Tonight I went to see "Slumdog Millionaire" with my friend Brooks at a free sneak preview, and it did not disappoint. This is a story set in the "Maximum City," as they call Mumbai, and other parts of India. It is a story of survival, and it is a story of sadness. In all the talk of "Indian Silicon Valley" and "the new India," it is easy to forget the misery in which
millions of Indians live every day. When you have a country that populous, it is also easy to lose one's sense of humanity and one's sense of the value of human life. This movie tells the story of those whose worth has been forgotten by all but themselves.
I realize I have had a lot of "ethinic" or India-related posts in the short history of this blog. I am not someone who wears his ethnicity on his sleeve.
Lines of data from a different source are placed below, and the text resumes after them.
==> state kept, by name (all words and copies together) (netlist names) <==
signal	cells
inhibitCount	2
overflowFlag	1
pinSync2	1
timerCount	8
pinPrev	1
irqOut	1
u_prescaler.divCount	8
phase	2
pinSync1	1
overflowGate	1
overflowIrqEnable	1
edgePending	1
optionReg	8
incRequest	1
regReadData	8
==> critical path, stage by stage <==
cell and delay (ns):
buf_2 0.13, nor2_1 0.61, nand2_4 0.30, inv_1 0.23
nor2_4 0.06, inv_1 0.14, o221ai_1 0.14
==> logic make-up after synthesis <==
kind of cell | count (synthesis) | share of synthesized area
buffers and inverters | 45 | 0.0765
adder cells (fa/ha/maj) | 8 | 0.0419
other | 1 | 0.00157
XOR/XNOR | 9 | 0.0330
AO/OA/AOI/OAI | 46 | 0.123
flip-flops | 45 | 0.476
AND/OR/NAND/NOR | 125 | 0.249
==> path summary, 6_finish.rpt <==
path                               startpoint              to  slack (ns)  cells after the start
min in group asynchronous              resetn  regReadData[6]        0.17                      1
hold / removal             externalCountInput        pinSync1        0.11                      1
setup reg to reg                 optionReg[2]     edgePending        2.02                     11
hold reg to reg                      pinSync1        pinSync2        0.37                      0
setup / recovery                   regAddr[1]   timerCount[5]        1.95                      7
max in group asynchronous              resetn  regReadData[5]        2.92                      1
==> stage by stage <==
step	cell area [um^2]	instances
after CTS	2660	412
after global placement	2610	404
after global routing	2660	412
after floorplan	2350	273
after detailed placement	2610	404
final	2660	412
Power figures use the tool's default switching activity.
==> config.mk <==
export PLATFORM = sky130hd
export DESIGN_NAME = fic_flash_host
export DESIGN_NICKNAME = d
export VERILOG_FILES = /design/src/fic_pkg.sv /design/src/fic_bus_cycle.sv /design/src/fic_flash_host.sv
export SDC_FILE = /design/constraint.sdc
export NUM_CORES = 1
export LEC_CHECK = 0
export BUFFER_PORTS_ARGS = -buffer_cell sky130_fd_sc_hd__buf_2
export CAP_MARGIN = 20
export CELL_PAD_IN_SITES_DETAIL_PLACEMENT = 2
export CELL_PAD_IN_SITES_GLOBAL_PLACEMENT = 2
export CORE_MARGIN = 5
export CORE_UTILIZATION = 34
export DETAILED_ROUTE_END_ITERATION = 8
export PLACE_DENSITY = 0.87
export SKIP_LAST_GASP = 1
export SYNTH_ARGS = -nofsm -noshare
export SYNTH_HDL_FRONTEND = slang
export SYNTH_SLANG_ARGS = --single-unit
==> constraint.sdc <==
create_clock -name clk -period 2.72 [get_ports clk]
set_clock_uncertainty 0.2 [all_clocks]
set_input_delay 0.136 -clock clk [delete_from_list [all_inputs] [get_ports clk]]
set_output_delay 0.136 -clock clk [all_outputs]
set_load 0.01 [all_outputs]
==> src/fic_pkg.sv <==
// package: constants and types of the flash page-load host controller
`default_nettype none
package fic_pkg;
  // clock and bus-cycle timing
  localparam int CLK_PERIOD_NS    = 8;
  localparam int ACCESS_NS        = 120;
  localparam int ACCESS_CYCLES    = (ACCESS_NS + CLK_PERIOD_NS - 1) / CLK_PERIOD_NS;
  localparam int WE_PULSE_NS      = 60;
  localparam int WE_PULSE_CYCLES  = (WE_PULSE_NS + CLK_PERIOD_NS - 1) / CLK_PERIOD_NS;
  localparam logic [4:0] ACCESS_COUNT = 5'(ACCESS_CYCLES - 1);
  localparam logic [4:0] WE_COUNT     = 5'(WE_PULSE_CYCLES - 1);
  // page-load window, measured from the end of the previous load cycle
  localparam int LOAD_GAP_US      = 30;
  localparam int LOAD_GAP_CYCLES  = LOAD_GAP_US * 1000 / CLK_PERIOD_NS;
  // lead covers done-to-gap-clear plus accept-to-falling-strobe latency,
  // so the next falling strobe never lands later than the window allows
  localparam int LOAD_LEAD_CYCLES = 5;
  localparam logic [11:0] LOAD_GAP_LIMIT = 12'(LOAD_GAP_CYCLES - LOAD_LEAD_CYCLES);
  localparam logic [7:0] PAGE_BYTES = 8'h80;
  localparam logic [7:0] PAGE_WORDS = 8'h40;
  // command interface addresses and codes
  localparam logic [18:0] UNLOCK1_ADDR = 19'h05555;
  localparam logic [18:0] UNLOCK2_ADDR = 19'h02AAA;
  localparam logic [7:0]  CMD_UNLOCK1  = 8'hAA;
  localparam logic [7:0]  CMD_UNLOCK2  = 8'h55;
  localparam logic [7:0]  CMD_ID_READ  = 8'h90;
  localparam logic [7:0]  CMD_PROGRAM  = 8'hA0;
  localparam logic [7:0]  CMD_RESET    = 8'hF0;
  localparam logic [7:0]  CMD_RD_STAT  = 8'h70;
  localparam logic [7:0]  CMD_CLR_STAT = 8'h50;
  localparam logic [7:0]  LOAD_END_DATA = 8'h00;
  localparam int SR_READY_POS = 7;
  localparam int SR_FAIL_POS  = 4;
  // register map (byte offsets on APB)
  localparam logic [7:0] REG_CTRL  = 8'h00;
  localparam logic [7:0] REG_ADDR  = 8'h04;
  localparam logic [7:0] REG_WDATA = 8'h08;
  localparam logic [7:0] REG_RDATA = 8'h0C;
  localparam logic [7:0] REG_STAT  = 8'h10;
  localparam int CTRL_BYTE_BIT  = 8;
  localparam int CTRL_HV_BIT    = 9;
  localparam int STAT_BUSY      = 0;
  localparam int STAT_LOADING   = 1;
  localparam int STAT_REFUSED   = 2;
  localparam int STAT_LAPSED    = 3;
  localparam int STAT_READY     = 4;
  localparam int STAT_FAIL      = 5;
  localparam int STAT_COUNT_LSB = 8;
  localparam logic [3:0] OP_LAST_CODE = 4'h8;

  typedef enum logic [3:0] {
    OP_NONE         = 4'h0,
    OP_ARRAY_READ   = 4'h1,
    OP_RESET        = 4'h2,
    OP_ID_ENTER     = 4'h3,
    OP_PROG_START   = 4'h4,
    OP_LOAD         = 4'h5,
    OP_LOAD_END     = 4'h6,
    OP_STATUS_READ  = 4'h7,
    OP_STATUS_CLEAR = 4'h8
  } fic_op_type;

  typedef enum logic [2:0] {
    ST_IDLE    = 3'b000,
    ST_UNLOCK1 = 3'b001,
    ST_UNLOCK2 = 3'b011,
    ST_COMMAND = 3'b010,
    ST_FINAL   = 3'b110
  } fic_state_type;

  typedef enum logic [1:0] {
    CY_IDLE   = 2'b00,
    CY_SETUP  = 2'b01,
    CY_STROBE = 2'b11,
    CY_HOLD   = 2'b10
  } fic_cycle_type;
endpackage
`default_nettype wire

==> src/fic_bus_cycle.sv <==
// one read or write cycle on the flash pins
`timescale 1ns/1ps
`default_nettype none
module fic_bus_cycle
  import fic_pkg::*;
(
  input  wire logic        clk,
  input  wire logic        reset,
  input  wire logic        start,
  input  wire logic        write,
  input  wire logic [18:0] addr,
  input  wire logic        addr_lsb,
  input  wire logic [15:0] wdata,
  input  wire logic [15:0] dq_in,
  output logic             ce_n,
  output logic             oe_n,
  output logic             we_n,
  output logic [18:0]      addr_out,
  output logic             addr_lsb_out,
  output logic [15:0]      dq_out,
  output logic             dq_oe,
  output logic             done,
  output logic [15:0]      rdata
);
  fic_cycle_type phase_reg;
  logic [4:0]    count_reg;
  logic          write_reg;

  always_ff @(posedge clk) begin
    if (reset) begin
      phase_reg    <= CY_IDLE;
      count_reg    <= 5'h00;
      write_reg    <= 1'b0;
      ce_n         <= 1'b1;
      oe_n         <= 1'b1;
      we_n         <= 1'b1;
      addr_out     <= 19'h00000;
      addr_lsb_out <= 1'b0;
      dq_out       <= 16'h0000;
      dq_oe        <= 1'b0;
      done         <= 1'b0;
      rdata        <= 16'h0000;
    end else begin
      done <= 1'b0;
      unique case (phase_reg)
        CY_IDLE: if (start) begin
          // address settles with chip select, so the strobe falls last
          phase_reg    <= CY_SETUP;
          write_reg    <= write;
          addr_out     <= addr;
          addr_lsb_out <= addr_lsb;
          dq_out       <= wdata;
          dq_oe        <= write;
          ce_n         <= 1'b0;
        end
        CY_SETUP: begin
          phase_reg <= CY_STROBE;
          we_n      <= !write_reg;
          oe_n      <= write_reg;
          count_reg <= write_reg ? WE_COUNT : ACCESS_COUNT;
        end
        CY_STROBE: begin
          if (count_reg == 5'h00) begin
            phase_reg <= CY_HOLD;
            we_n      <= 1'b1;
            oe_n      <= 1'b1;
            if (!write_reg) begin
              rdata <= dq_in;
            end
          end else begin
            count_reg <= count_reg - 5'h01;
          end
        end
        CY_HOLD: begin
          // data stays driven past the rising write strobe for hold time
          phase_reg <= CY_IDLE;
          ce_n      <= 1'b1;
          dq_oe     <= 1'b0;
          done      <= 1'b1;
        end
      endcase
    end
  end

  property p_load_strobe;
    @(posedge clk) disable iff (reset)
      !we_n |-> (oe_n && !ce_n && dq_oe);
  endproperty
  a_load_strobe: assert property (p_load_strobe) else $error("write strobe without ce low, oe high");

  property p_read_float;
    @(posedge clk) disable iff (reset)
      !oe_n |-> (!dq_oe && !ce_n && we_n);
  endproperty
  a_read_float: assert property (p_read_float) else $error("host drives data during a read");

  property p_we_width;
    @(posedge clk) disable iff (reset)
      $fell(we_n) |-> (!we_n) [*8] ##1 we_n;
  endproperty
  a_we_width: assert property (p_we_width) else $error("write strobe width wrong");
endmodule
`default_nettype wire

==> src/fic_flash_host.sv <==
// host controller: APB registers driving a parallel flash command interface
// Functional notes
// - ID by high voltage: only A0, A1 decoded
// - ID mode held until read/reset written
// - program needs two unlocks then A0
// - load strobe: address on fall, data rise
// - page address A6-A18 fixed, any order
// - next load within 30 us
// - same address twice, second data zero, ends
// - clear status after checking result
// - erase sector before programming page (no erase op here; left to software)
// - unlock AA at 5555, 55 at 2AAA
`timescale 1ns/1ps
`default_nettype none
module fic_flash_host
  import fic_pkg::*;
(
  input  wire logic        clk,
  input  wire logic        reset,
  input  wire logic        psel,
  input  wire logic        penable,
  input  wire logic        pwrite,
  input  wire logic [7:0]  paddr,
  input  wire logic [31:0] pwdata,
  output logic [31:0]      prdata,
  output logic             pready,
  output logic             pslverr,
  output logic             flash_ce_n,
  output logic             flash_oe_n,
  output logic             flash_we_n,
  output logic [18:0]      flash_addr,
  output logic             flash_addr_lsb,
  output logic [15:0]      flash_dq_out,
  output logic             flash_dq_oe,
  input  wire logic [15:0] flash_dq_in,
  output logic             flash_byte_n,
  output logic             id_high_voltage
);
  fic_state_type state_reg;
  fic_op_type    op_reg;
  fic_op_type    new_op;
  logic          issued_reg;
  logic          byte_mode_reg;
  logic [19:0]   addr_reg;
  logic [15:0]   wdata_reg;
  logic [15:0]   rdata_reg;
  logic          loading_reg;
  logic          load_byte_reg;
  logic [7:0]    load_count_reg;
  logic [12:0]   page_reg;
  logic [19:0]   last_addr_reg;
  logic [11:0]   gap_reg;
  logic          refused_reg;
  logic          lapsed_reg;
  logic          ready_reg;
  logic          fail_reg;
  logic          cyc_start;
  logic          cyc_write;
  logic [18:0]   cyc_addr;
  logic          cyc_lsb;
  logic [15:0]   cyc_data;
  logic          cyc_done;
  logic [15:0]   cyc_rdata;
  logic          step_write;
  logic [19:0]   step_addr;
  logic [15:0]   step_data;
  logic          op_refuse;
  logic [7:0]    load_limit;
  logic [31:0]   read_mux;
  logic          apb_take;
  logic          ctrl_wr;
  logic          op_go;
  logic          op_bad;

  function automatic logic reg_known(input logic [7:0] a);
    return a inside {REG_CTRL, REG_ADDR, REG_WDATA, REG_RDATA, REG_STAT};
  endfunction

  function automatic logic needs_unlock(input fic_op_type op);
    return op inside {OP_ID_ENTER, OP_PROG_START, OP_STATUS_READ, OP_STATUS_CLEAR};
  endfunction

  function automatic logic has_final(input fic_op_type op);
    return !(op inside {OP_ID_ENTER, OP_PROG_START, OP_STATUS_CLEAR});
  endfunction

  // ---- APB slave: one wait state, then answer
  assign apb_take = psel && penable && pready;
  assign ctrl_wr  = apb_take && pwrite && (paddr == REG_CTRL);
  assign new_op   = fic_op_type'(pwdata[3:0]);
  assign load_limit = load_byte_reg ? PAGE_BYTES : PAGE_WORDS;

  always_comb begin
    read_mux = 32'h00000000;
    unique case (paddr)
      REG_CTRL:  read_mux = {22'h000000, id_high_voltage, byte_mode_reg, 8'h00};
      REG_ADDR:  read_mux = {12'h000, addr_reg};
      REG_WDATA: read_mux = {16'h0000, wdata_reg};
      REG_RDATA: read_mux = {16'h0000, rdata_reg};
      REG_STAT:  read_mux = {16'h0000, load_count_reg, 2'b00, fail_reg, ready_reg,
                             lapsed_reg, refused_reg, loading_reg, state_reg != ST_IDLE};
      default:   read_mux = 32'h00000000;
    endcase
  end

  always_ff @(posedge clk) begin
    if (reset) begin
      pready  <= 1'b0;
      pslverr <= 1'b0;
      prdata  <= 32'h00000000;
    end else begin
      pready <= psel && penable && !pready;
      if (psel && penable && !pready) begin
        pslverr <= !reg_known(paddr);
        prdata  <= pwrite ? 32'h00000000 : read_mux;
      end
    end
  end

  always_ff @(posedge clk) begin
    if (reset) begin
      addr_reg  <= 20'h00000;
      wdata_reg <= 16'h0000;
    end else if (apb_take && pwrite) begin
      if (paddr == REG_ADDR) begin
        addr_reg <= pwdata[19:0];
      end
      if (paddr == REG_WDATA) begin
        wdata_reg <= pwdata[15:0];
      end
    end
  end

  // width and voltage bits freeze while a load period is open, so the
  // width pin seen at the third command write also covers every load
  always_ff @(posedge clk) begin
    if (reset) begin
      byte_mode_reg   <= 1'b0;
      id_high_voltage <= 1'b0;
      flash_byte_n    <= 1'b1;
    end else begin
      if (ctrl_wr && state_reg == ST_IDLE && !loading_reg) begin
        byte_mode_reg   <= pwdata[CTRL_BYTE_BIT];
        id_high_voltage <= pwdata[CTRL_HV_BIT];
      end
      flash_byte_n <= !byte_mode_reg;
    end
  end

  // ---- order checks: refused orders never start a flash bus cycle
  always_comb begin
    op_bad    = pwdata[3:0] > OP_LAST_CODE;
    op_refuse = 1'b0;
    if (state_reg != ST_IDLE || op_bad) begin
      op_refuse = 1'b1;
    end else if (pwdata[CTRL_HV_BIT] && new_op != OP_ARRAY_READ) begin
      op_refuse = 1'b1;
    end else begin
      unique case (new_op)
        OP_LOAD:
          op_refuse = !loading_reg || load_count_reg >= load_limit
                      || gap_reg >= LOAD_GAP_LIMIT
                      || (load_count_reg != 8'h00 && addr_reg[18:6] != page_reg);
        OP_LOAD_END:
          op_refuse = !loading_reg || load_count_reg == 8'h00 || gap_reg >= LOAD_GAP_LIMIT;
        // any other write in a load period would be taken as page data
        default:
          op_refuse = loading_reg;
      endcase
    end
  end

  assign op_go = ctrl_wr && pwdata[3:0] != 4'h0 && !op_refuse;

  // ---- command sequencer
  always_comb begin
    step_write = 1'b1;
    step_addr  = {1'b0, UNLOCK1_ADDR};
    step_data  = 16'h0000;
    unique case (state_reg)
      ST_UNLOCK1: step_data = {8'h00, CMD_UNLOCK1};
      ST_UNLOCK2: begin
        step_addr = {1'b0, UNLOCK2_ADDR};
        step_data = {8'h00, CMD_UNLOCK2};
      end
      ST_COMMAND: begin
        unique case (op_reg)
          OP_ID_ENTER:    step_data = {8'h00, CMD_ID_READ};
          OP_PROG_START:  step_data = {8'h00, CMD_PROGRAM};
          OP_STATUS_READ: step_data = {8'h00, CMD_RD_STAT};
          default:        step_data = {8'h00, CMD_CLR_STAT};
        endcase
      end
      ST_FINAL: begin
        step_write = op_reg inside {OP_RESET, OP_LOAD, OP_LOAD_END};
        step_addr  = addr_reg;
        if (id_high_voltage) begin
          step_addr = {18'h00000, addr_reg[1:0]};
        end
        unique case (op_reg)
          OP_RESET:    step_data = {8'h00, CMD_RESET};
          OP_LOAD:     step_data = load_byte_reg ? {8'h00, wdata_reg[7:0]} : wdata_reg;
          OP_LOAD_END: begin
            step_addr = last_addr_reg;
            step_data = {8'h00, LOAD_END_DATA};
          end
          default:     step_data = 16'h0000;
        endcase
      end
      default: step_write = 1'b1;
    endcase
  end

  always_ff @(posedge clk) begin
    if (reset) begin
      state_reg  <= ST_IDLE;
      op_reg     <= OP_NONE;
      issued_reg <= 1'b0;
      cyc_start  <= 1'b0;
      cyc_write  <= 1'b0;
      cyc_addr   <= 19'h00000;
      cyc_lsb    <= 1'b0;
      cyc_data   <= 16'h0000;
    end else begin
      cyc_start <= 1'b0;
      if (state_reg == ST_IDLE) begin
        if (op_go) begin
          op_reg    <= new_op;
          state_reg <= needs_unlock(new_op) ? ST_UNLOCK1 : ST_FINAL;
        end
      end else if (!issued_reg) begin
        issued_reg <= 1'b1;
        cyc_start  <= 1'b1;
        cyc_write  <= step_write;
        cyc_addr   <= step_addr[18:0];
        cyc_lsb    <= step_addr[19];
        cyc_data   <= step_data;
      end else if (cyc_done) begin
        issued_reg <= 1'b0;
        unique case (state_reg)
          ST_UNLOCK1: state_reg <= ST_UNLOCK2;
          ST_UNLOCK2: state_reg <= ST_COMMAND;
          ST_COMMAND: state_reg <= has_final(op_reg) ? ST_FINAL : ST_IDLE;
          default:    state_reg <= ST_IDLE;
        endcase
      end
    end
  end

  // ---- load period bookkeeping
  always_ff @(posedge clk) begin
    if (reset) begin
      loading_reg    <= 1'b0;
      load_byte_reg  <= 1'b0;
      load_count_reg <= 8'h00;
      page_reg       <= 13'h0000;
      last_addr_reg  <= 20'h00000;
      gap_reg        <= 12'h000;
    end else begin
      if (loading_reg && gap_reg != LOAD_GAP_LIMIT) begin
        gap_reg <= gap_reg + 12'h001;
      end
      if (state_reg == ST_COMMAND && cyc_done && op_reg == OP_PROG_START) begin
        // no erase op here: software must erase the sector before this
        loading_reg    <= 1'b1;
        load_byte_reg  <= byte_mode_reg;
        load_count_reg <= 8'h00;
        gap_reg        <= 12'h000;
      end else if (state_reg == ST_FINAL && cyc_done && op_reg == OP_LOAD) begin
        load_count_reg <= load_count_reg + 8'h01;
        page_reg       <= cyc_addr[18:6];
        last_addr_reg  <= {cyc_lsb, cyc_addr};
        gap_reg        <= 12'h000;
      end else if (state_reg == ST_FINAL && cyc_done && op_reg == OP_LOAD_END) begin
        loading_reg <= 1'b0;
      end else if (loading_reg && state_reg == ST_IDLE && gap_reg == LOAD_GAP_LIMIT) begin
        loading_reg <= 1'b0;
      end
    end
  end

  // ---- read results and sticky flags; a new event wins over its clear
  always_ff @(posedge clk) begin
    if (reset) begin
      rdata_reg   <= 16'h0000;
      ready_reg   <= 1'b0;
      fail_reg    <= 1'b0;
      refused_reg <= 1'b0;
      lapsed_reg  <= 1'b0;
    end else begin
      if (state_reg == ST_FINAL && cyc_done && !cyc_write) begin
        rdata_reg <= load_byte_reg || byte_mode_reg ? {8'h00, cyc_rdata[7:0]} : cyc_rdata;
        if (op_reg == OP_STATUS_READ) begin
          ready_reg <= cyc_rdata[SR_READY_POS];
          fail_reg  <= cyc_rdata[SR_FAIL_POS];
        end
      end
      if (ctrl_wr && pwdata[3:0] != 4'h0 && op_refuse) begin
        refused_reg <= 1'b1;
      end else if (apb_take && pwrite && paddr == REG_STAT && pwdata[STAT_REFUSED]) begin
        refused_reg <= 1'b0;
      end
      if (loading_reg && state_reg == ST_IDLE && gap_reg == LOAD_GAP_LIMIT) begin
        lapsed_reg <= 1'b1;
      end else if (apb_take && pwrite && paddr == REG_STAT && pwdata[STAT_LAPSED]) begin
        lapsed_reg <= 1'b0;
      end
    end
  end

  fic_bus_cycle u_cycle (
    .clk          (clk),
    .reset        (reset),
    .start        (cyc_start),
    .write        (cyc_write),
    .addr         (cyc_addr),
    .addr_lsb     (cyc_lsb),
    .wdata        (cyc_data),
    .dq_in        (flash_dq_in),
    .ce_n         (flash_ce_n),
    .oe_n         (flash_oe_n),
    .we_n         (flash_we_n),
    .addr_out     (flash_addr),
    .addr_lsb_out (flash_addr_lsb),
    .dq_out       (flash_dq_out),
    .dq_oe        (flash_dq_oe),
    .done         (cyc_done),
    .rdata        (cyc_rdata)
  );

  property p_unlock1;
    @(posedge clk) disable iff (reset)
      (cyc_start && state_reg == ST_UNLOCK1) |-> (cyc_write && cyc_addr[14:0] == 15'h5555
        && cyc_data[7:0] == 8'hAA);
  endproperty
  a_unlock1: assert property (p_unlock1) else $error("first unlock write wrong");

  property p_program_code;
    @(posedge clk) disable iff (reset)
      (cyc_start && state_reg == ST_COMMAND && op_reg == OP_PROG_START)
        |-> (cyc_data[7:0] == 8'hA0 && cyc_addr[14:0] == 15'h5555);
  endproperty
  a_program_code: assert property (p_program_code) else $error("program command wrong");

  property p_cmd_upper;
    @(posedge clk) disable iff (reset)
      (cyc_start && state_reg != ST_FINAL) |-> cyc_data[15:8] == 8'h00;
  endproperty
  a_cmd_upper: assert property (p_cmd_upper) else $error("command upper byte not zero");

  property p_load_limit;
    @(posedge clk) disable iff (reset)
      loading_reg |-> load_count_reg <= (load_byte_reg ? 8'h80 : 8'h40);
  endproperty
  a_load_limit: assert property (p_load_limit) else $error("too many page loads");

  property p_page_match;
    @(posedge clk) disable iff (reset)
      (cyc_start && state_reg == ST_FINAL && op_reg == OP_LOAD && load_count_reg != 8'h00)
        |-> cyc_addr[18:6] == page_reg;
  endproperty
  a_page_match: assert property (p_page_match) else $error("load left its page");

  property p_end_zero;
    @(posedge clk) disable iff (reset)
      (cyc_start && state_reg == ST_FINAL && op_reg == OP_LOAD_END)
        |-> (cyc_data == 16'h0000 && {cyc_lsb, cyc_addr} == last_addr_reg) ##1 loading_reg;
  endproperty
  a_end_zero: assert property (p_end_zero) else $error("load end write wrong");

  property p_window_close;
    @(posedge clk) disable iff (reset)
      (loading_reg && state_reg == ST_IDLE && gap_reg == LOAD_GAP_LIMIT)
        |=> (!loading_reg && lapsed_reg);
  endproperty
  a_window_close: assert property (p_window_close) else $error("lapsed window kept open");

  property p_no_reset_loading;
    @(posedge clk) disable iff (reset)
      (ctrl_wr && new_op == OP_RESET && loading_reg && state_reg == ST_IDLE)
        |=> (state_reg == ST_IDLE && refused_reg);
  endproperty
  a_no_reset_loading: assert property (p_no_reset_loading) else $error("reset sent in load");

  property p_hv_addr;
    @(posedge clk) disable iff (reset)
      (id_high_voltage && !flash_ce_n) |-> flash_addr[18:2] == 17'h00000;
  endproperty
  a_hv_addr: assert property (p_hv_addr) else $error("high address bits in voltage ID mode");

  property p_status_capture;
    @(posedge clk) disable iff (reset)
      (cyc_done && state_reg == ST_FINAL && op_reg == OP_STATUS_READ)
        |=> (ready_reg == $past(cyc_rdata[7]) && fail_reg == $past(cyc_rdata[4]));
  endproperty
  a_status_capture: assert property (p_status_capture) else $error("status bits not captured");

  property p_width_latch;
    @(posedge clk) disable iff (reset)
      $rose(loading_reg) |-> (load_byte_reg == !flash_byte_n);
  endproperty
  a_width_latch: assert property (p_width_latch) else $error("width pin differs from load width");
endmodule
`default_nettype wire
Hell, I do not know my way around a menu in an Indian restaurant and certainly have forgotten the language, but I have been shaped by this place, from which I come, and my race has made me who I am in more ways than I know. Growing up, I was always one of the few Indian kids in my class. In my Catholic elementary school in Canada, I was the only Indian kid in my school, and I experienced open prejudice growing up in that small town (will save you the sob stories). With the exception of 6th and 8th grades, I was the only Indian kid in my middle schools. In high school, there were 1 or 2 other Indian kids. It was hard not to feel foreign.
It was not until medical school, when I made some amazing friends who also happend to be Indian/Pakistani, that I realized that I was not alone (in more ways than one). These were people who had had similar experiences as me and with whom little explanation was needed. To this day, they are some of my best friends (Amit, Asim). I dated a few Indian women during med school as well, which was also an experience in shared experience. These connections and this unspoken understanding were about more than race, but race certainly shaped these people as it shaped me... for the better. I think empathy, which is really at the heart of Jhumpa Lahiri's prose (see last post), is what binds us and what draws people of all colors to her work and to other human beings.
It is nice to have those moments in life, which remind us of what we are made, who we are, and how we are all connected. For me tonight, Slumdog Millionaire was that kind of ride.